Monday, June 4, 2012

A New Female Pharaoh for Ancient Egypt?



Queen Arsinoë II ruled Egypt as a female pharaoh long before her more famous descendant, Cleopatra VII, according to a new study. Maria Nilsson of the University of Gothenburg reached this conclusion after studying depictions of Arsinoë’s crown, which was designed to convey her role and influence.



Cleopatra VII has long been considered the only female pharaoh of the Ptolemaic dynasty, a Greek royal family that ruled Egypt from 305 B.C. to 30 B.C. But a recent analysis of a unique royal crown suggests that her lesser-known ancestor, Queen Arsinoë II, held that distinction some 200 years earlier. Conducted by Maria Nilsson of the University of Gothenburg in Sweden, the study offers a new interpretation of the official pharaonic succession and underscores the symbolic power of crowns in Egyptian art.
Arsinoë II was born in 316 B.C. to Ptolemy I, a friend and adviser of Alexander the Great who seized control of Egypt after the Greek king’s death. Following the death of her first husband, Lysimachus of Thrace, Arsinoë married her half-brother Ptolemy Keraunos, king of Macedonia; the union ended soon after when he killed two of her three sons in a power struggle. She then returned to Egypt and married her full brother Ptolemy II, becoming co-ruler of his empire. The couple adopted the epithet Philadelphus (meaning brother- or sister-loving) to celebrate their shared leadership.
Previous scholars have already established Arsinoë’s strong political influence from textual sources, some of which describe her as power-hungry, scheming and even responsible for the exile of Ptolemy II’s first wife. (Others make reference to her popularity with the people, skill in foreign policy, participation in the Olympic games and expansion of the royal library of Alexandria.) To dig deeper into the life and legacy of this historically significant yet mysterious queen, Nilsson conducted the first comprehensive study of relief scenes featuring Arsinoë, paying special attention to her unique crown while taking contextual details and hieroglyphics into account.

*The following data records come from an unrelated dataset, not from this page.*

`config.mk`:
```
export PLATFORM = sky130hd
export DESIGN_NAME = control_unit
export DESIGN_NICKNAME = d
export VERILOG_FILES = /design/src/cpu_decode_pkg.sv /design/src/cpu_control_pkg.sv /design/src/control_unit.sv /design/src/control_sequencer.sv /design/src/load_store_control.sv /design/src/dataproc_control.sv /design/src/flush_sequencer.sv
export VERILOG_INCLUDE_DIRS = /design/src /design/src/src
export SDC_FILE = /design/constraint.sdc
export NUM_CORES = 1
export LEC_CHECK = 0
export ABC_CLOCK_PERIOD_IN_PS = 2600
export BUFFER_PORTS_ARGS = -buffer_cell sky130_fd_sc_hd__buf_2
export CORE_MARGIN = 3
export CORE_UTILIZATION = 37
export DETAILED_ROUTE_END_ITERATION = 7
export PLACE_DENSITY = 0.81
export SYNTH_ARGS = -nofsm -noshare
export SYNTH_HDL_FRONTEND = slang
export SYNTH_SLANG_ARGS = --single-unit
```
`constraint.sdc`:
```
create_clock -name clk -period 2.6 [get_ports clk]
set_input_delay 0.39 -clock clk [delete_from_list [all_inputs] [get_ports clk]]
set_output_delay 0.39 -clock clk [all_outputs]
set_load 0.05 [all_outputs]
```
`src/cpu_defs.svh`:
```
`ifndef CPU_DEFS_SVH
`define CPU_DEFS_SVH

// Register file
`define CPU_REG_IDX_W 4
`define CPU_PC_IDX 15

// Operand field widths
`define CPU_SHIFT_AMT_W 5
`define CPU_IMM_W 12

// Control unit sequencing
`define CTRL_STEP_W 2

// Counter value loaded at reset, giving hold, fetch and refill cycles
`define CTRL_FLUSH_START 3
`define CTRL_FLUSH_W 2

`endif
```
`src/cpu_decode_pkg.sv`:
```
`default_nettype none

`include "cpu_defs.svh"

package cpu_decode_pkg;

  typedef logic [`CPU_REG_IDX_W-1:0] reg_idx_t;
  typedef logic [`CPU_SHIFT_AMT_W-1:0] shift_amt_t;
  typedef logic [`CPU_IMM_W-1:0] offset12_t;
  typedef logic [3:0] dp_opcode_t;

  typedef enum logic [1:0] {
    SHIFT_LSL = 2'd0,
    SHIFT_LSR = 2'd1,
    SHIFT_ASR = 2'd2,
    SHIFT_ROR = 2'd3
  } shift_e;

  // Classes the control unit sequences; anything else is skipped
  typedef enum logic [2:0] {
    CLASS_DP_IMM     = 3'd0,
    CLASS_DP_REG_IMM = 3'd1,
    CLASS_DP_REG_REG = 3'd2,
    CLASS_LOAD       = 3'd3,
    CLASS_STORE      = 3'd4,
    CLASS_OTHER      = 3'd5
  } instr_class_e;

  typedef struct packed {
    instr_class_e instr_class;
    logic         condition_pass;
    reg_idx_t     rn;
    reg_idx_t     rm;
    reg_idx_t     rs;
    dp_opcode_t   opcode;
    logic         set_flags;
    logic [7:0]   imm8;
    logic [3:0]   rotate;
    shift_e       shift_type;
    shift_amt_t   shift_amount;
    // Single transfer bits P, U, B, W and the inverted I bit
    logic         pre;
    logic         up;
    logic         byte_xfer;
    logic         writeback;
    logic         imm_offset;
    offset12_t    offset12;
  } decoded_instr_t;

endpackage

`default_nettype wire

```
`src/cpu_control_pkg.sv`:
```
`default_nettype none

`include "cpu_defs.svh"

package cpu_control_pkg;

  typedef logic [`CTRL_STEP_W-1:0] step_t;
  typedef logic [`CPU_IMM_W-1:0] b_imm_t;

  // The 16 ARM opcodes keep their encoding, extra operations follow
  typedef enum logic [4:0] {
    ALU_OP_AND          = 5'd0,
    ALU_OP_EOR          = 5'd1,
    ALU_OP_SUB          = 5'd2,
    ALU_OP_RSB          = 5'd3,
    ALU_OP_ADD          = 5'd4,
    ALU_OP_ADC          = 5'd5,
    ALU_OP_SBC          = 5'd6,
    ALU_OP_RSC          = 5'd7,
    ALU_OP_TST          = 5'd8,
    ALU_OP_TEQ          = 5'd9,
    ALU_OP_CMP          = 5'd10,
    ALU_OP_CMN          = 5'd11,
    ALU_OP_ORR          = 5'd12,
    ALU_OP_MOV          = 5'd13,
    ALU_OP_BIC          = 5'd14,
    ALU_OP_MVN          = 5'd15,
    ALU_OP_SUB_REVERSED = 5'd16
  } alu_op_e;

  typedef enum logic [1:0] {
    ADDR_SRC_PC   = 2'd0,
    ADDR_SRC_INCR = 2'd1,
    ADDR_SRC_ALU  = 2'd2
  } addr_src_e;

  typedef enum logic [2:0] {
    B_SRC_NONE      = 3'd0,
    B_SRC_IMM       = 3'd1,
    B_SRC_RM        = 3'd2,
    B_SRC_RS        = 3'd3,
    B_SRC_RD        = 3'd4,
    B_SRC_READ_DATA = 3'd5
  } b_src_e;

  typedef enum logic [1:0] {
    ALU_WB_NONE = 2'd0,
    ALU_WB_RD   = 2'd1,
    ALU_WB_RN   = 2'd2
  } alu_wb_e;

  typedef struct packed {
    // Operand path
    addr_src_e                  addr_src;
    b_src_e                     b_src;
    b_imm_t                     b_imm;
    cpu_decode_pkg::shift_e     shift_type;
    cpu_decode_pkg::shift_amt_t shift_amount;
    logic                       shift_latch_amt;
    logic                       shift_use_latch;
    logic                       shift_use_rrx;
    // ALU
    alu_op_e                    alu_op;
    alu_wb_e                    alu_wb;
    logic                       alu_set_flags;
    logic                       alu_latch_op_b;
    logic                       alu_disable_op_b;
    logic                       alu_use_op_b_latch;
    // Register reads of the PC see it one word ahead
    logic                       pc_rn_add_4;
    logic                       pc_rm_add_4;
    logic                       pc_rs_add_4;
    // Memory and fetch
    logic                       mem_read_en;
    logic                       mem_write_en;
    logic                       mem_byte;
    logic                       fetch_en;
    logic                       incr_writeback;
  } ctrl_word_t;

endpackage

`default_nettype wire

```
`src/control_unit.sv`:
```
`timescale 1ns/1ps
`default_nettype none

module control_unit (
  input  logic                           clk,
  input  logic                           reset,
  input  logic                           flush_req,
  input  cpu_decode_pkg::decoded_instr_t instr,
  output cpu_control_pkg::ctrl_word_t    ctrl,
  output logic                           advance
);

  import cpu_control_pkg::*;

  ctrl_word_t flush_word;
  ctrl_word_t dp_word;
  ctrl_word_t ls_word;
  logic       flush_active;
  logic       flush_advance;
  logic       dp_done;
  logic       ls_done;
  step_t      step;

  flush_sequencer flush_i (
    .clk           (clk),
    .reset         (reset),
    .flush_req     (flush_req),
    .flush_word    (flush_word),
    .flush_active  (flush_active),
    .flush_advance (flush_advance)
  );

  dataproc_control dp_i (
    .instr   (instr),
    .step    (step),
    .dp_word (dp_word),
    .dp_done (dp_done)
  );

  load_store_control ls_i (
    .instr   (instr),
    .step    (step),
    .ls_word (ls_word),
    .ls_done (ls_done)
  );

  control_sequencer seq_i (
    .clk           (clk),
    .reset         (reset),
    .instr         (instr),
    .flush_word    (flush_word),
    .flush_active  (flush_active),
    .flush_advance (flush_advance),
    .dp_word       (dp_word),
    .dp_done       (dp_done),
    .ls_word       (ls_word),
    .ls_done       (ls_done),
    .step          (step),
    .ctrl          (ctrl),
    .advance       (advance)
  );

endmodule

`default_nettype wire

```
`src/control_sequencer.sv`:
```
`timescale 1ns/1ps
`default_nettype none

module control_sequencer (
  input  logic                           clk,
  input  logic                           reset,
  input  cpu_decode_pkg::decoded_instr_t instr,
  input  cpu_control_pkg::ctrl_word_t    flush_word,
  input  logic                           flush_active,
  input  logic                           flush_advance,
  input  cpu_control_pkg::ctrl_word_t    dp_word,
  input  logic                           dp_done,
  input  cpu_control_pkg::ctrl_word_t    ls_word,
  input  logic                           ls_done,
  output cpu_control_pkg::step_t         step,
  output cpu_control_pkg::ctrl_word_t    ctrl,
  output logic                           advance
);

  import cpu_decode_pkg::*;
  import cpu_control_pkg::*;

  logic use_dp;
  logic use_ls;

  always_ff @(posedge clk) begin
    if (reset || advance) begin
      step <= '0;
    end else begin
      step <= step + step_t'(1);
    end
  end

  // Failed conditions and unsupported classes select neither controller
  always_comb begin
    use_dp = 1'b0;
    use_ls = 1'b0;
    case (instr.instr_class)
      CLASS_DP_IMM, CLASS_DP_REG_IMM, CLASS_DP_REG_REG: use_dp = instr.condition_pass;
      CLASS_LOAD, CLASS_STORE:                          use_ls = instr.condition_pass;
      default: ;
    endcase
  end

  always_comb begin
    ctrl    = '0;
    advance = 1'b0;
    if (flush_active) begin
      ctrl    = flush_word;
      advance = flush_advance;
    end else if (use_dp) begin
      ctrl    = dp_word;
      advance = dp_done;
    end else if (use_ls) begin
      ctrl    = ls_word;
      advance = ls_done;
    end else begin
      // Skip, fetch the next instruction and retire this one
      ctrl.fetch_en       = 1'b1;
      ctrl.incr_writeback = 1'b1;
      ctrl.addr_src       = ADDR_SRC_PC;
      advance             = 1'b1;
    end
  end

  // Only a flush can outlast the longest instruction
  step_in_range: assert property (
    @(posedge clk) disable iff (reset) !flush_active |-> step != step_t'(3)
  );

endmodule

`default_nettype wire

```
`src/load_store_control.sv`:
```
`timescale 1ns/1ps
`default_nettype none

module load_store_control (
  input  cpu_decode_pkg::decoded_instr_t instr,
  input  cpu_control_pkg::step_t         step,
  output cpu_control_pkg::ctrl_word_t    ls_word,
  output logic                           ls_done
);

  import cpu_decode_pkg::*;
  import cpu_control_pkg::*;

  logic    is_load;
  logic    is_store;
  logic    base_wb;
  alu_op_e addr_op;

  assign is_load  = instr.instr_class == CLASS_LOAD;
  assign is_store = instr.instr_class == CLASS_STORE;

  // Post-index always updates the base, pre-index only with W set
  assign base_wb = !instr.pre || instr.writeback;
  assign addr_op = instr.up ? ALU_OP_ADD : ALU_OP_SUB;

  always_comb begin
    ls_word = '0;
    ls_done = 1'b0;
    if (is_load || is_store) begin
      case (step)
        // =============================
        // Address calculation
        // =============================
        step_t'(0): begin
          // Prefetch overlaps the address calculation
          ls_word.fetch_en       = 1'b1;
          ls_word.incr_writeback = 1'b1;
          ls_word.addr_src       = ADDR_SRC_ALU;
          ls_word.alu_op         = addr_op;
          if (instr.pre) begin
            ls_word.alu_latch_op_b = instr.writeback;
          end else begin
            // Post-index addresses with the bare base, offset kept for writeback
            ls_word.alu_disable_op_b = 1'b1;
            ls_word.alu_latch_op_b   = 1'b1;
          end
          if (instr.imm_offset) begin
            ls_word.b_src        = B_SRC_IMM;
            ls_word.b_imm        = instr.offset12;
            ls_word.shift_type   = SHIFT_LSL;
            ls_word.shift_amount = '0;
          end else begin
            ls_word.b_src         = B_SRC_RM;
            ls_word.shift_type    = instr.shift_type;
            ls_word.shift_amount  = instr.shift_amount;
            ls_word.shift_use_rrx = instr.shift_type == SHIFT_ROR &&
                                    instr.shift_amount == '0;
          end
        end
        // =============================
        // Memory access
        // =============================
        step_t'(1): begin
          ls_word.mem_byte = instr.byte_xfer;
          ls_word.addr_src = ADDR_SRC_PC;
          if (base_wb) begin
            ls_word.alu_op             = addr_op;
            ls_word.alu_use_op_b_latch = 1'b1;
            ls_word.alu_wb             = ALU_WB_RN;
          end
          if (is_load) begin
            ls_word.mem_read_en = 1'b1;
          end else begin
            ls_word.b_src        = B_SRC_RD;
            ls_word.mem_write_en = 1'b1;
            ls_done              = 1'b1;
          end
        end
        step_t'(2): begin
          // Load data passes the ALU unchanged into rd
          if (is_load) begin
            ls_word.b_src    = B_SRC_READ_DATA;
            ls_word.alu_op   = ALU_OP_MOV;
            ls_word.alu_wb   = ALU_WB_RD;
            ls_word.mem_byte = instr.byte_xfer;
            ls_word.addr_src = ADDR_SRC_PC;
            ls_done          = 1'b1;
          end
        end
        default: ;
      endcase
    end
  end

  always_comb begin
    rw_exclusive: assert (!(ls_word.mem_read_en && ls_word.mem_write_en))
      else $error("memory read and write requested in the same step");
  end

endmodule

`default_nettype wire

```
`src/dataproc_control.sv`:
```
`timescale 1ns/1ps
`default_nettype none

`include "cpu_defs.svh"

module dataproc_control (
  input  cpu_decode_pkg::decoded_instr_t instr,
  input  cpu_control_pkg::step_t         step,
  output cpu_control_pkg::ctrl_word_t    dp_word,
  output logic                           dp_done
);

  import cpu_decode_pkg::*;
  import cpu_control_pkg::*;

  localparam reg_idx_t PC_IDX = reg_idx_t'(`CPU_PC_IDX);

  alu_op_e dp_op;
  alu_wb_e dp_wb;

  assign dp_op = alu_op_e'({1'b0, instr.opcode});

  // Compare opcodes only update the flags
  always_comb begin
    case (dp_op)
      ALU_OP_TST, ALU_OP_TEQ, ALU_OP_CMP, ALU_OP_CMN: dp_wb = ALU_WB_NONE;
      default:                                        dp_wb = ALU_WB_RD;
    endcase
  end

  always_comb begin
    logic finish;
    finish  = 1'b0;
    dp_word = '0;
    dp_done = 1'b0;
    case (instr.instr_class)
      CLASS_DP_IMM: begin
        // 8-bit immediate rotated right by twice the rotate field
        dp_word.b_src        = B_SRC_IMM;
        dp_word.b_imm        = b_imm_t'(instr.imm8);
        dp_word.shift_type   = SHIFT_ROR;
        dp_word.shift_amount = {instr.rotate, 1'b0};
        finish               = 1'b1;
      end
      CLASS_DP_REG_IMM: begin
        dp_word.b_src         = B_SRC_RM;
        dp_word.shift_type    = instr.shift_type;
        dp_word.shift_amount  = instr.shift_amount;
        // ROR #0 encodes RRX
        dp_word.shift_use_rrx = instr.shift_type == SHIFT_ROR && instr.shift_amount == '0;
        finish                = 1'b1;
      end
      CLASS_DP_REG_REG: begin
        if (step == step_t'(0)) begin
          // Internal cycle reading the shift amount from rs
          dp_word.b_src           = B_SRC_RS;
          dp_word.shift_latch_amt = 1'b1;
          dp_word.pc_rs_add_4     = instr.rs == PC_IDX;
        end else if (step == step_t'(1)) begin
          dp_word.b_src           = B_SRC_RM;
          dp_word.shift_use_latch = 1'b1;
          dp_word.shift_type      = instr.shift_type;
          dp_word.pc_rn_add_4     = instr.rn == PC_IDX;
          dp_word.pc_rm_add_4     = instr.rm == PC_IDX;
          finish                  = 1'b1;
        end
      end
      default: ;
    endcase

    // Last step executes the opcode and fetches the next instruction
    if (finish) begin
      dp_word.alu_op         = dp_op;
      dp_word.alu_wb         = dp_wb;
      dp_word.alu_set_flags  = instr.set_flags;
      dp_word.fetch_en       = 1'b1;
      dp_word.incr_writeback = 1'b1;
      dp_word.addr_src       = ADDR_SRC_PC;
      dp_done                = 1'b1;
    end
  end

endmodule

`default_nettype wire

```
`src/flush_sequencer.sv`:
```
`timescale 1ns/1ps
`default_nettype none

`include "cpu_defs.svh"

module flush_sequencer (
  input  logic                        clk,
  input  logic                        reset,
  input  logic                        flush_req,
  output cpu_control_pkg::ctrl_word_t flush_word,
  output logic                        flush_active,
  output logic                        flush_advance
);

  import cpu_control_pkg::*;

  localparam logic [`CTRL_FLUSH_W-1:0] FLUSH_START = `CTRL_FLUSH_W'(`CTRL_FLUSH_START);

  logic [`CTRL_FLUSH_W-1:0] flush_cnt;

  // Reset loads a full flush while a request loads only fetch and refill
  always_ff @(posedge clk) begin
    if (reset) begin
      flush_cnt <= FLUSH_START;
    end else if (flush_req) begin
      flush_cnt <= `CTRL_FLUSH_W'(1);
    end else if (flush_cnt != '0) begin
      flush_cnt <= flush_cnt - `CTRL_FLUSH_W'(1);
    end
  end

  always_comb begin
    flush_word    = '0;
    flush_active  = 1'b0;
    flush_advance = 1'b0;
    if (flush_cnt == FLUSH_START) begin
      // Hold cycle puts the PC on the address bus
      flush_word.addr_src = ADDR_SRC_PC;
      flush_active        = 1'b1;
    end else if (flush_cnt == `CTRL_FLUSH_W'(2) || flush_req) begin
      flush_word.fetch_en       = 1'b1;
      flush_word.incr_writeback = 1'b1;
      flush_word.addr_src       = ADDR_SRC_INCR;
      flush_active              = 1'b1;
    end else if (flush_cnt == `CTRL_FLUSH_W'(1)) begin
      // Refill brings the first instruction to the decoder
      flush_word.fetch_en       = 1'b1;
      flush_word.incr_writeback = 1'b1;
      flush_word.addr_src       = ADDR_SRC_PC;
      flush_active              = 1'b1;
      flush_advance             = 1'b1;
    end
  end

  // The start value is only seen in the cycle right after reset
  start_only_after_reset: assert property (
    @(posedge clk) disable iff (reset) flush_cnt == FLUSH_START |-> $past(reset)
  );

endmodule

`default_nettype wire

```
### Word-level counts from Yosys, hierarchy flattened

Cells that the tools add are included.

* add/sub/neg operators: 2
* $mul: 0
* div/mod/pow operators: 0
* $lt $le $gt $ge: 0
* equal/unequal tests: 17
* shift operators: 0
* muxes and demuxes: 75
* bitwise gates (word level): 0
* reductions and logical operators: 16

Operators with widths (number)
* $mux 46: 2
* $mux 42: 1
* $mux 2: 19
* $pmux 5 s3: 2
* $eq 4x4->1 const B: 7
* $mux 1: 28
* $mux 24: 1
* $mux 7: 3
* $mux 19: 1
* $mux 3: 6
* $mux 8: 2
* $mux 12: 1
* $pmux 5 s2: 1
* $pmux 3 s3: 1
* $eq 2x2->1 const B: 4
* $eq 3x2->1 const B: 2
* $mux 6: 1
* $pmux 1 s2: 3
* $pmux 2 s3: 1
* $reduce_or 2->1: 3
* $logic_not 5->1: 1
* $mux 5: 1
* $eq 2x1->1 const B: 2
* $logic_or 1x1->1: 4
* 12 further kinds: 13

* flip-flop bits (word level): 4
* bits in latches: 0
* RAM bits: 0
* ROM bits: 0
* input port bits: 60
* output and inout port bits: 47
* logic and storage cells: 113
* memories kept: 0

### Logic depth before layout (Yosys ltp)

* depth in word-level cells: 8
* mapped depth: 6
* depth with buffers taken out: 5

### Hierarchy

From an unflattened synthesis, not the netlist that was laid out.

* cells, all modules: 336
* area total of the unflattened synthesis: 2458.6 um2

Modules (own cells, without submodules)
* control_sequencer: instances 1, cells an instance 132, area each 1012.2 um2, sequential area each 40.0 um2
* dataproc_control: instances 1, cells an instance 72, area each 508.0 um2, sequential area each 0.0 um2
* load_store_control: instances 1, cells an instance 76, area each 503.0 um2, sequential area each 0.0 um2
* flush_sequencer: instances 1, cells an instance 56, area each 435.4 um2, sequential area each 40.0 um2

### Worst setup path after synthesis

Ideal clock, no wire load.

* kind: reg-to-output
* start: reg seq_i.step[0]
* end: out ctrl[42] in the netlist's numbering
* arrival: 3.525 ns
* data required time: 2.210 ns
* slack: -1.315 ns
* cell stages (with the launch flop): 6
* buffers on the path: 0
* cell sequence: dfxtp_1 -> inv_1 -> ha_1 -> nand2b_1 -> a21o_1 -> a2111oi_0

RTL lines
* from (decl): line control_sequencer.sv:15 `output cpu_control_pkg::step_t step,`
* from (signal assigned): line control_sequencer.sv:30 `step <= step + step_t'(1);`
* to (decl): line control_unit.sv:9 `output cpu_control_pkg::ctrl_word_t ctrl,`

She published her findings in her doctoral dissertation, entitled “The Crown of Arsinoë II: The Creation and Development of an Imagery of Authority.”

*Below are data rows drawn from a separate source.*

<file path="config.mk">
export PLATFORM = sky130hd
export DESIGN_NAME = pipe_classify
export DESIGN_NICKNAME = d
export VERILOG_FILES = /design/src/hdl/issue_pkg.sv /design/src/hdl/pipe_classify.sv
export VERILOG_INCLUDE_DIRS = /design/src /design/src/hdl
export SDC_FILE = /design/constraint.sdc
export NUM_CORES = 1
export LEC_CHECK = 0
export ABC_AREA = 0
export BUFFER_PORTS_ARGS = -buffer_cell sky130_fd_sc_hd__buf_2
export CAP_MARGIN = 20
export CORE_AREA = 2 2 323 325
export DETAILED_ROUTE_END_ITERATION = 6
export DIE_AREA = 0 0 325 327
export PLACE_DENSITY = 0.3
export SYNTH_ARGS = -nofsm -noshare
export SYNTH_HDL_FRONTEND = slang
export SYNTH_SLANG_ARGS = --single-unit
</file>
<file path="constraint.sdc">
create_clock -name vclk -period 2.4
set_input_delay 0.12 -clock vclk [all_inputs]
set_output_delay 0.12 -clock vclk [all_outputs]
set_load 0.1 [all_outputs]
</file>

In ancient Egypt, and particularly during the Ptolemaic period, crowns served as a strong indicator of the wearer’s position, often featuring pictorial elements that corresponded to specific titles, bloodlines and religious roles. They were, as Nilsson writes in her dissertation, “an ideal tool for communicating individuality and status when all the other elements were fundamentally locked in artistic tradition and strictly regulated.” While archaeologists have yet to uncover any of the physical crowns themselves, many portrayals of them exist on tomb paintings, statues and reliefs.
Nilsson concluded that the particular iconography of Arsinoë’s crown reflects the three positions the queen held: her royal standing as co-regent of Egypt; her cultic role as high priestess; and her religious significance—both during her lifetime and after her death—as the goddess Thea Philadelphus. Perhaps most significantly, it suggests that she ruled as a female pharaoh and as the equal of her brother-husband Ptolemy II, challenging prevailing assumptions that the royal line excluded female regents.

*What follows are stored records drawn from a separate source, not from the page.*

## src/hdl/issue_settings.svh

```systemverilog
`ifndef ISSUE_SETTINGS_SVH
`define ISSUE_SETTINGS_SVH

// window geometry.
`define ISSUE_DEPTH     8
`define ISSUE_KEY_BITS  3

`define INST_WIDTH      32
`define ADDR_WIDTH      32
`define ID_WIDTH        6
`define REG_BITS        5

// instruction fields.
`define OPCODE_MSB      31
`define OPCODE_LSB      26
`define RS_MSB          25
`define RS_LSB          21
`define RT_MSB          20
`define RT_LSB          16
`define RD_MSB          15
`define RD_LSB          11

`define OP_NOP          6'b000000
`define OP_JR           6'b000001
`define OP_CMP          6'b000110  // register compares.
`define OP_TEST         6'b000111
`define OP_CMPI         6'b010110  // immediate compares.
`define OP_TESTI        6'b010111
`define OP_LW           6'b100000
`define OP_SW           6'b100001

// top two opcode bits.
`define OP_GRP_ALU_REG  2'b00
`define OP_GRP_ALU_IMM  2'b01
`define OP_GRP_MEM      2'b10
`define OP_GRP_BRANCH   2'b11

`endif

```

## src/hdl/issue_pkg.sv

```systemverilog
`include "issue_settings.svh"

package issue_pkg;

  //////////////////////////////////////////////////////////////////////
  // window payload
  //////////////////////////////////////////////////////////////////////

  typedef struct packed {
    logic                   branch_taken;
    logic [`ADDR_WIDTH-1:0] branch_target;
    logic [`ID_WIDTH-1:0]   id;
    logic [`INST_WIDTH-1:0] instruction;
    logic [`ADDR_WIDTH-1:0] pc;
  } instr_entry_t;

  //////////////////////////////////////////////////////////////////////
  // register use of one instruction
  //////////////////////////////////////////////////////////////////////

  typedef struct packed {
    logic [`REG_BITS-1:0] src0;
    logic [`REG_BITS-1:0] src1;
    logic [`REG_BITS-1:0] dest;
    logic                 uses_src0;
    logic                 uses_src1;
    logic                 writes_dest;
  } reg_use_t;

  // lane an instruction needs.
  typedef enum logic [1:0] {
    pipe_any    = 2'd0,
    pipe_branch = 2'd1,  // slot 0 lane.
    pipe_memory = 2'd2   // slot 1 lane.
  } pipe_class_t;

  //////////////////////////////////////////////////////////////////////
  // issue slot
  //////////////////////////////////////////////////////////////////////

  // all zero when nothing issues.
  typedef struct packed {
    logic         valid;
    instr_entry_t entry;
  } issue_slot_t;

endpackage

```

## src/hdl/operand_hazard.sv

```systemverilog
`timescale 1ns/1ps

`include "issue_settings.svh"

module operand_hazard (
  input  logic [`ISSUE_DEPTH-1:0]   occupied,
  input  issue_pkg::instr_entry_t   entries [`ISSUE_DEPTH],
  input  logic [`INST_WIDTH-1:0]    dec_instruction,
  input  logic                      dec_is_load,
  output logic [`ISSUE_DEPTH-1:0]   ready
);
  import issue_pkg::*;

  reg_use_t                  reg_use [`ISSUE_DEPTH];
  logic [`ISSUE_DEPTH-1:0]   raw_hit;
  logic [`ISSUE_DEPTH-1:0]   load_hit;
  logic [`REG_BITS-1:0]      dec_rt;

  function automatic reg_use_t decode_use(input logic [`INST_WIDTH-1:0] inst);
    reg_use_t                          u;
    logic [`OPCODE_MSB-`OPCODE_LSB:0]  op;
    logic [`REG_BITS-1:0]              rs;
    logic [`REG_BITS-1:0]              rt;
    logic [`REG_BITS-1:0]              rd;
    op = inst[`OPCODE_MSB:`OPCODE_LSB];
    rs = inst[`RS_MSB:`RS_LSB];
    rt = inst[`RT_MSB:`RT_LSB];
    rd = inst[`RD_MSB:`RD_LSB];
    u  = '0;
    if (op == `OP_JR) begin
      u.src0 = rs;
      u.uses_src0 = 1'b1;
    end else if (op != `OP_NOP) begin
      case (inst[`OPCODE_MSB -: 2])
        `OP_GRP_ALU_REG: u = '{src0: rs, src1: rt, dest: rd, uses_src0: 1'b1,
                               uses_src1: 1'b1, writes_dest: 1'b1};
        `OP_GRP_ALU_IMM: u = '{src0: rs, src1: '0, dest: rt, uses_src0: 1'b1,
                               uses_src1: 1'b0, writes_dest: 1'b1};
        `OP_GRP_MEM: begin
          if (op == `OP_LW)
            u = '{src0: rs, src1: '0, dest: rt, uses_src0: 1'b1,
                  uses_src1: 1'b0, writes_dest: 1'b1};
          else if (op == `OP_SW)
            u = '{src0: rs, src1: rt, dest: '0, uses_src0: 1'b1,
                  uses_src1: 1'b1, writes_dest: 1'b0};
        end
        default: u = '0;  // branches.
      endcase
    end
    return u;
  endfunction

  function automatic logic reads_reg(input reg_use_t u, input logic [`REG_BITS-1:0] r);
    return (u.uses_src0 && u.src0 == r) || (u.uses_src1 && u.src1 == r);
  endfunction

  assign dec_rt = dec_instruction[`RT_MSB:`RT_LSB];

  always_comb begin
    for (int i = 0; i < `ISSUE_DEPTH; i++) begin
      reg_use[i] = decode_use(entries[i].instruction);
    end
  end

  always_comb begin
    for (int i = 0; i < `ISSUE_DEPTH; i++) begin
      raw_hit[i] = 1'b0;
      for (int j = 0; j < i; j++) begin  // older entries only.
        if (occupied[j] && reg_use[j].writes_dest && reads_reg(reg_use[i], reg_use[j].dest))
          raw_hit[i] = 1'b1;
      end
      load_hit[i] = dec_is_load && reads_reg(reg_use[i], dec_rt);
    end
  end

  assign ready = occupied & ~raw_hit & ~load_hit;

endmodule

```

## config.mk

```make
export PLATFORM = sky130hd
export DESIGN_NAME = operand_hazard
export DESIGN_NICKNAME = d
export VERILOG_FILES = /design/src/hdl/issue_pkg.sv /design/src/hdl/operand_hazard.sv
export VERILOG_INCLUDE_DIRS = /design/src /design/src/hdl
export SDC_FILE = /design/constraint.sdc
export NUM_CORES = 1
export LEC_CHECK = 0
export BUFFER_PORTS_ARGS = -buffer_cell sky130_fd_sc_hd__buf_2
export CAP_MARGIN = 25
export CORE_AREA = 3 3 337 339
export DETAILED_ROUTE_END_ITERATION = 6
export DIE_AREA = 0 0 340 342
export GPL_TIMING_DRIVEN = 0
export PLACE_DENSITY = 0.33
export SYNTH_ARGS = -nofsm -noshare
export SYNTH_HDL_FRONTEND = slang
export SYNTH_SLANG_ARGS = --single-unit
export TNS_END_PERCENT = 5
```

## constraint.sdc

```tcl
create_clock -name vclk -period 3.5
set_clock_uncertainty 0.15 [all_clocks]
set_input_delay 0.7 -clock vclk [all_inputs]
set_output_delay 0.7 -clock vclk [all_outputs]
set_load 0.01 [all_outputs]
```

==> results of run 1 <==
-- placed cells by master (no fill, tap or decap), types with 15 or more instances in the layout --
| master | instances |
|---|---|
| nand4_1 | 39 |
| a21oi_1 | 21 |
| o21ai_0 | 18 |
| clkbuf_1 | 32 |
| nand2_1 | 78 |
| xor2_1 | 154 |
| nand4b_1 | 15 |
| buf_4 | 50 |
| nor3_1 | 28 |
| xnor2_1 | 170 |
| buf_2 | 138 |
| or4_1 | 17 |
| buf_1 | 18 |
| nand3_1 | 63 |
| nor2_1 | 32 |
| nor4_1 | 33 |
-- path summary, 6_finish.rpt --
path                         start        to  slack, ns  cells past startpoint
worst min-delay path   occupied[0]  ready[0]       1.65                      3
worst max-delay path  entries[473]  ready[6]      -0.69                     11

If Nilsson’s theory is correct, this means that Arsinoë ranks among the most powerful royal women in ancient Egyptian history and that the Ptolemaic dynasty included not one but two female pharaohs. “It places her in a similar position as the more famous Hatshepsut and Cleopatra VII, and it hopefully will trigger a new debate regarding the official Egyptian king list,” Nilsson explained.
As part of the study, Nilsson developed and employed a method of gleaning hierarchic order from reliefs that she hopes will result in “a new way of reading Egyptian art,” she said. The technique involves drawing a horizontal “crown line” across the top of the highest crown in the scene to identify the most important individual. (In other words, she or he who wears the tallest crown stands at the top of the hierarchy.) “Previously, status has been considered based on other credentials, primarily on the size of the figures measured according to their heads,” Nilsson said.
When Arsinoë died in 270 B.C. at the approximate age of 45, she became the first Ptolemaic queen to receive her own cult and was worshipped for many years. Meanwhile, her crown was adopted by other female figures, including Cleopatra III and VII. During the reign of Ptolemy IV, it was used as a template for the crown of the goddess Hathor, one of the ancient Egyptian religion’s central deities; in Nilsson’s view, this was an attempt by the struggling pharaoh to emphasize his lineage and divinity amid massive political instability. Arsinoë’s crown had become, she writes, “a symbol of authority worthy of continuation.”